Mechanical characterization of brain tissue in tension at dynamic strain rates

TL;DR

This study developed a high rate tension device to measure brain tissue's dynamic tensile properties at strain rates up to 90/s, providing data crucial for improving brain injury models.

Contribution

The paper introduces a novel high rate tension device and provides experimental data on brain tissue's tensile behavior at dynamic strain rates, which was previously limited.

Findings

Brain tissue becomes stiffer with increasing strain rates.

Tensile stress at 30% strain increases with strain rate.

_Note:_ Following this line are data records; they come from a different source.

**src/rtl/deferred_action_timer_table_unit_defines.svh**
```systemverilog
// assertion macros for the deferred action timer table unit
`ifndef DEFERRED_ACTION_TIMER_TABLE_UNIT_DEFINES_SVH
`define DEFERRED_ACTION_TIMER_TABLE_UNIT_DEFINES_SVH

// checked at every edge, also while reset is held
`define DATT_ASSERT(lbl, prop, msg) \
    lbl: assert property (@(posedge aclk) prop) else $error(msg);

// checked only outside reset
`define DATT_ASSERT_RST(lbl, prop, msg) \
    lbl: assert property (@(posedge aclk) disable iff (!aresetn) prop) else $error(msg);

`endif

```
**src/rtl/datt_pkg.sv**
```systemverilog
// shared types and codes of the deferred action timer table
package datt_pkg;

    localparam int DATA_BYTES = 6;
    localparam int DATA_W     = 8 * DATA_BYTES;

    localparam logic [1:0] REQ_TICK = 2'd0;
    localparam logic [1:0] REQ_SEND = 2'd1;
    localparam logic [1:0] REQ_PIN  = 2'd2;

    localparam logic [1:0] ACT_NONE = 2'd0;
    localparam logic [1:0] ACT_SEND = 2'd1;
    localparam logic [1:0] ACT_PIN  = 2'd2;
    localparam logic [1:0] ACT_FULL = 2'd3;

    localparam logic KIND_PACKET = 1'b0;
    localparam logic KIND_PIN    = 1'b1;

    typedef struct packed {
        logic              kind;
        logic [31:0]       start;
        logic [15:0]       delay;
        logic [DATA_W-1:0] payload;
        logic [2:0]        length;
        logic [7:0]        rpt;
        logic [15:0]       pin;
        logic [15:0]       order;
    } slot_rec_t;

    typedef struct packed {
        logic clear;
        logic sample;
        logic window;
    } pick_ctl_t;

endpackage

```
**src/rtl/deferred_action_timer_table_unit.sv**
```systemverilog
// top level of the deferred action timer table unit
//
//  channel  | handshake        | fields
//  ---------+------------------+--------------------------------------------------
//  request  | s_valid/s_ready  | req_type now_ms delay_ms packet_data packet_len
//           |                  | repeat_count pin_number window_open
//  result   | m_valid/m_ready  | action out_packet out_len out_repeats out_pin
//
// one request at a time; a schedule walks the used bits one slot per cycle,
// from slot 0 until a free slot is found or the last slot is reached
// a tick reads every slot record from the memory, one per cycle
// reset clears the used bits and the order counter at once, no clearing pass
// the result register holds a stalled result; the next request is taken
// meanwhile and its result waits until the register frees
`include "deferred_action_timer_table_unit_defines.svh"

module deferred_action_timer_table_unit #(
    parameter int SLOTS        = 16,
    parameter int PACKET_BYTES = 6
) (
    input  logic        aclk,
    input  logic        aresetn,
    input  logic        s_valid,
    output logic        s_ready,
    input  logic [1:0]  s_req_type,
    input  logic [31:0] s_now_ms,
    input  logic [15:0] s_delay_ms,
    input  logic [47:0] s_packet_data,
    input  logic [2:0]  s_packet_len,
    input  logic [7:0]  s_repeat_count,
    input  logic [15:0] s_pin_number,
    input  logic        s_window_open,
    output logic        m_valid,
    input  logic        m_ready,
    output logic [1:0]  m_action,
    output logic [47:0] m_out_packet,
    output logic [2:0]  m_out_len,
    output logic [7:0]  m_out_repeats,
    output logic [15:0] m_out_pin
);

    localparam int IDX_W = $clog2(SLOTS);
    localparam logic [IDX_W-1:0] LAST_IDX = IDX_W'(SLOTS - 1);
    localparam int DW = datt_pkg::DATA_W;

    typedef enum logic [2:0] {
        ST_IDLE,
        ST_FREE,
        ST_SCAN,
        ST_DRAIN,
        ST_FIRE,
        ST_RESULT
    } state_t;

    state_t           state_reg, state_next;
    logic [IDX_W-1:0] idx_reg, idx_next;
    logic             rd_valid_reg, rd_valid_next;
    logic [IDX_W-1:0] rd_idx_reg, rd_idx_next;
    logic [SLOTS-1:0] used_reg, used_next;
    logic [15:0]      order_reg, order_next;
    logic             m_valid_reg, m_valid_next;

    // captured request
    logic [1:0]       req_type_reg, req_type_next;
    logic [31:0]      now_reg, now_next;
    logic [15:0]      delay_reg, delay_next;
    logic [DW-1:0]    data_reg, data_next;
    logic [2:0]       len_reg, len_next;
    logic [7:0]       rpt_reg, rpt_next;
    logic [15:0]      pin_reg, pin_next;
    logic             window_reg, window_next;

    // staged result and result register
    logic [1:0]       res_action_reg, res_action_next;
    logic [DW-1:0]    res_packet_reg, res_packet_next;
    logic [2:0]       res_len_reg, res_len_next;
    logic [7:0]       res_rpt_reg, res_rpt_next;
    logic [15:0]      res_pin_reg, res_pin_next;
    logic [1:0]       m_action_reg, m_action_next;
    logic [DW-1:0]    m_packet_reg, m_packet_next;
    logic [2:0]       m_len_reg, m_len_next;
    logic [7:0]       m_rpt_reg, m_rpt_next;
    logic [15:0]      m_pin_reg, m_pin_next;

    logic                mem_we;
    logic                mem_re;
    logic [IDX_W-1:0]    mem_raddr;
    datt_pkg::slot_rec_t mem_wdata;
    datt_pkg::slot_rec_t mem_rdata;

    datt_pkg::pick_ctl_t pick_ctl;
    logic                pick_found;
    logic [IDX_W-1:0]    pick_idx;
    datt_pkg::slot_rec_t pick_rec;

    logic [3:0]       len_clamp;
    logic [DW-1:0]    data_masked;
    logic             s_xfer;

    assign s_ready = (state_reg == ST_IDLE);
    assign s_xfer  = s_valid && s_ready;

    // length saturation and byte masking at capture
    always_comb begin
        len_clamp = ({1'b0, s_packet_len} > 4'(PACKET_BYTES)) ? 4'(PACKET_BYTES)
                                                             : {1'b0, s_packet_len};
        for (int b = 0; b < datt_pkg::DATA_BYTES; b++) begin
            data_masked[b*8 +: 8] = (4'(b) < len_clamp) ? s_packet_data[b*8 +: 8] : 8'd0;
        end
    end

    always_comb begin
        mem_wdata.kind    = (req_type_reg == datt_pkg::REQ_PIN) ? datt_pkg::KIND_PIN
                                                                : datt_pkg::KIND_PACKET;
        mem_wdata.start   = now_reg;
        mem_wdata.delay   = delay_reg;
        mem_wdata.payload = data_reg;
        mem_wdata.length  = len_reg;
        mem_wdata.rpt     = rpt_reg;
        mem_wdata.pin     = pin_reg;
        mem_wdata.order   = order_reg;
    end

    always_comb begin
        state_next      = state_reg;
        idx_next        = idx_reg;
        rd_valid_next   = 1'b0;
        rd_idx_next     = rd_idx_reg;
        used_next       = used_reg;
        order_next      = order_reg;
        m_valid_next    = m_valid_reg && !m_ready;
        req_type_next   = req_type_reg;
        now_next        = now_reg;
        delay_next      = delay_reg;
        data_next       = data_reg;
        len_next        = len_reg;
        rpt_next        = rpt_reg;
        pin_next        = pin_reg;
        window_next     = window_reg;
        res_action_next = res_action_reg;
        res_packet_next = res_packet_reg;
        res_len_next    = res_len_reg;
        res_rpt_next    = res_rpt_reg;
        res_pin_next    = res_pin_reg;
        m_action_next   = m_action_reg;
        m_packet_next   = m_packet_reg;
        m_len_next      = m_len_reg;
        m_rpt_next      = m_rpt_reg;
        m_pin_next      = m_pin_reg;
        mem_we          = 1'b0;
        mem_re          = 1'b0;
        mem_raddr       = idx_reg;
        pick_ctl.clear  = 1'b0;
        pick_ctl.sample = rd_valid_reg;
        pick_ctl.window = window_reg;

        case (state_reg)
            ST_IDLE: begin
                if (s_xfer) begin
                    idx_next      = '0;
                    req_type_next = s_req_type;
                    now_next      = s_now_ms;
                    delay_next    = s_delay_ms;
                    window_next   = s_window_open;
                    if (s_req_type == datt_pkg::REQ_SEND) begin
                        data_next = data_masked;
                        len_next  = len_clamp[2:0];
                        rpt_next  = s_repeat_count;
                        pin_next  = 16'd0;
                    end else begin
                        data_next = '0;
                        len_next  = 3'd0;
                        rpt_next  = 8'd0;
                        pin_next  = s_pin_number;
                    end
                    pick_ctl.clear = 1'b1;
                    case (s_req_type)
                        datt_pkg::REQ_SEND,
                        datt_pkg::REQ_PIN:  state_next = ST_FREE;
                        datt_pkg::REQ_TICK: state_next = ST_SCAN;
                        default: begin
                            res_action_next = datt_pkg::ACT_NONE;
                            res_packet_next = '0;
                            res_len_next    = 3'd0;
                            res_rpt_next    = 8'd0;
                            res_pin_next    = 16'd0;
                            state_next      = ST_RESULT;
                        end
                    endcase
                end
            end
            ST_FREE: begin
                res_packet_next = '0;
                res_len_next    = 3'd0;
                res_rpt_next    = 8'd0;
                res_pin_next    = 16'd0;
                if (!used_reg[idx_reg]) begin
                    mem_we             = 1'b1;
                    used_next[idx_reg] = 1'b1;
                    order_next         = order_reg + 16'd1;
                    res_action_next    = datt_pkg::ACT_NONE;
                    state_next         = ST_RESULT;
                end else if (idx_reg == LAST_IDX) begin
                    res_action_next = datt_pkg::ACT_FULL;
                    state_next      = ST_RESULT;
                end else begin
                    idx_next = idx_reg + 1'b1;
                end
            end
            ST_SCAN: begin
                mem_re        = 1'b1;
                rd_valid_next = 1'b1;
                rd_idx_next   = idx_reg;
                if (idx_reg == LAST_IDX) begin
                    state_next = ST_DRAIN;
                end else begin
                    idx_next = idx_reg + 1'b1;
                end
            end
            ST_DRAIN: begin
                // last record is judged at this edge
                state_next = ST_FIRE;
            end
            ST_FIRE: begin
                res_action_next = datt_pkg::ACT_NONE;
                res_packet_next = '0;
                res_len_next    = 3'd0;
                res_rpt_next    = 8'd0;
                res_pin_next    = 16'd0;
                if (pick_found) begin
                    used_next[pick_idx] = 1'b0;
                    if (pick_rec.kind == datt_pkg::KIND_PACKET) begin
                        res_action_next = datt_pkg::ACT_SEND;
                        res_packet_next = pick_rec.payload;
                        res_len_next    = pick_rec.length;
                        res_rpt_next    = pick_rec.rpt;
                    end else begin
                        res_action_next = datt_pkg::ACT_PIN;
                        res_pin_next    = pick_rec.pin;
                    end
                end
                state_next = ST_RESULT;
            end
            ST_RESULT: begin
                if (!m_valid_reg || m_ready) begin
                    m_valid_next  = 1'b1;
                    m_action_next = res_action_reg;
                    m_packet_next = res_packet_reg;
                    m_len_next    = res_len_reg;
                    m_rpt_next    = res_rpt_reg;
                    m_pin_next    = res_pin_reg;
                    state_next    = ST_IDLE;
                end
            end
            default: begin
                state_next = ST_IDLE;
            end
        endcase
    end

    always_ff @(posedge aclk) begin
        if (!aresetn) begin
            state_reg    <= ST_IDLE;
            rd_valid_reg <= 1'b0;
            used_reg     <= '0;
            order_reg    <= 16'd0;
            m_valid_reg  <= 1'b0;
        end else begin
            state_reg    <= state_next;
            rd_valid_reg <= rd_valid_next;
            used_reg     <= used_next;
            order_reg    <= order_next;
            m_valid_reg  <= m_valid_next;
        end
        idx_reg        <= idx_next;
        rd_idx_reg     <= rd_idx_next;
        req_type_reg   <= req_type_next;
        now_reg        <= now_next;
        delay_reg      <= delay_next;
        data_reg       <= data_next;
        len_reg        <= len_next;
        rpt_reg        <= rpt_next;
        pin_reg        <= pin_next;
        window_reg     <= window_next;
        res_action_reg <= res_action_next;
        res_packet_reg <= res_packet_next;
        res_len_reg    <= res_len_next;
        res_rpt_reg    <= res_rpt_next;
        res_pin_reg    <= res_pin_next;
        m_action_reg   <= m_action_next;
        m_packet_reg   <= m_packet_next;
        m_len_reg      <= m_len_next;
        m_rpt_reg      <= m_rpt_next;
        m_pin_reg      <= m_pin_next;
    end

    datt_slot_mem #(
        .SLOTS (SLOTS),
        .IDX_W (IDX_W)
    ) u_mem (
        .aclk  (aclk),
        .we    (mem_we),
        .waddr (idx_reg),
        .wdata (mem_wdata),
        .re    (mem_re),
        .raddr (mem_raddr),
        .rdata (mem_rdata)
    );

    datt_pick #(
        .IDX_W (IDX_W)
    ) u_pick (
        .aclk        (aclk),
        .aresetn     (aresetn),
        .ctl         (pick_ctl),
        .rd_idx      (rd_idx_reg),
        .rd_used     (used_reg[rd_idx_reg]),
        .rd_data     (mem_rdata),
        .now_ms      (now_reg),
        .order_count (order_reg),
        .found       (pick_found),
        .best_idx    (pick_idx),
        .best_rec    (pick_rec)
    );

    assign m_valid       = m_valid_reg;
    assign m_action      = m_action_reg;
    assign m_out_packet  = m_packet_reg;
    assign m_out_len     = m_len_reg;
    assign m_out_repeats = m_rpt_reg;
    assign m_out_pin     = m_pin_reg;

    `DATT_ASSERT(a_reset_idle, !aresetn |=> (!m_valid && s_ready), "reset did not idle the unit")
    `DATT_ASSERT_RST(a_one_request, (s_valid && s_ready) |=> !s_ready, "second request taken early")
    `DATT_ASSERT_RST(a_fire_used, (state_reg == ST_FIRE && pick_found) |-> used_reg[pick_idx], "firing a free slot")
    `DATT_ASSERT_RST(a_full_only, (state_reg == ST_FREE && idx_reg == LAST_IDX && used_reg[idx_reg]) |-> (&used_reg), "rejected while a slot is free")

endmodule

```
**src/rtl/datt_slot_mem.sv**
```systemverilog
// slot record memory, one write port and one registered read port
module datt_slot_mem #(
    parameter int SLOTS = 16,
    parameter int IDX_W = 4
) (
    input  logic                     aclk,
    input  logic                     we,
    input  logic [IDX_W-1:0]         waddr,
    input  datt_pkg::slot_rec_t      wdata,
    input  logic                     re,
    input  logic [IDX_W-1:0]         raddr,
    output datt_pkg::slot_rec_t      rdata
);

    datt_pkg::slot_rec_t mem [SLOTS];
    datt_pkg::slot_rec_t rdata_reg;

    always_ff @(posedge aclk) begin
        if (we) begin
            mem[waddr] <= wdata;
        end
        if (re) begin
            rdata_reg <= mem[raddr];
        end
    end

    assign rdata = rdata_reg;

endmodule

```
**src/rtl/datt_pick.sv**
```systemverilog
// running selection of the most recent due slot during a tick scan
module datt_pick #(
    parameter int IDX_W = 4
) (
    input  logic                 aclk,
    input  logic                 aresetn,
    input  datt_pkg::pick_ctl_t  ctl,
    input  logic [IDX_W-1:0]     rd_idx,
    input  logic                 rd_used,
    input  datt_pkg::slot_rec_t  rd_data,
    input  logic [31:0]          now_ms,
    input  logic [15:0]          order_count,
    output logic                 found,
    output logic [IDX_W-1:0]     best_idx,
    output datt_pkg::slot_rec_t  best_rec
);

    logic                found_reg;
    logic [15:0]         best_age_reg;
    logic [IDX_W-1:0]    best_idx_reg;
    datt_pkg::slot_rec_t best_rec_reg;

    logic [31:0] elapsed;
    logic [15:0] age;
    logic        eligible;
    logic        take;

    always_comb begin
        elapsed  = now_ms - rd_data.start;
        age      = order_count - rd_data.order;
        eligible = ctl.sample && rd_used && (elapsed >= {16'd0, rd_data.delay})
                   && ((rd_data.kind == datt_pkg::KIND_PIN) || ctl.window);
        // strict compare keeps the lowest index on equal age
        take     = eligible && (!found_reg || (age < best_age_reg));
    end

    always_ff @(posedge aclk) begin
        if (!aresetn) begin
            found_reg <= 1'b0;
        end else if (ctl.clear) begin
            found_reg <= 1'b0;
        end else if (take) begin
            found_reg <= 1'b1;
        end
        if (take) begin
            best_age_reg <= age;
            best_idx_reg <= rd_idx;
            best_rec_reg <= rd_data;
        end
    end

    assign found    = found_reg;
    assign best_idx = best_idx_reg;
    assign best_rec = best_rec_reg;

endmodule

```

Material parameters for hyperelastic models were derived.

Abstract

Mechanical characterization of brain tissue at high loading velocities is crucial for modeling Traumatic Brain Injury (TBI). During severe impact conditions, brain tissue experiences compression, tension and shear. Limited experimental data is available for brain tissue in extension at dynamic strain rates. In this research, a High Rate Tension Device (HRTD) was developed to obtain dynamic properties of brain tissue in extension at strain rates of < 90/s. In vitro tensile tests were performed to obtain properties of brain tissue at strain rates of 30, 60 and 90/s up to 30% strain. The brain tissue showed a stiffer response with increasing strain rates, showing that hyperelastic models are not adequate. Specifically, the tensile engineering stress at 30% strain was 3.1 +/- 0.49 kPa, 4.3 +/- 0.86 kPa, 6.5 +/- 0.76 kPa (mean +/- SD) at strain rates of 30, 60 and 90/s, respectively. Force relaxation tests in tension were also conducted at different strain magnitudes (10-60% strain) with the average rise time of 24 ms, which were used to derive time dependent parameters. One-term Ogden, Fung and Gent models were used to obtain material parameters from the experimental data. Numerical simulations were performed using a one-term Ogden model to analyze hyperelastic behavior of brain tissue up to 30% strain. The material parameters obtained in this study will help to develop biofidelic human brain finite element models, which can subsequently be used to predict brain injuries under impact conditions and as a reconstruction and simulation tool for forensic investigations.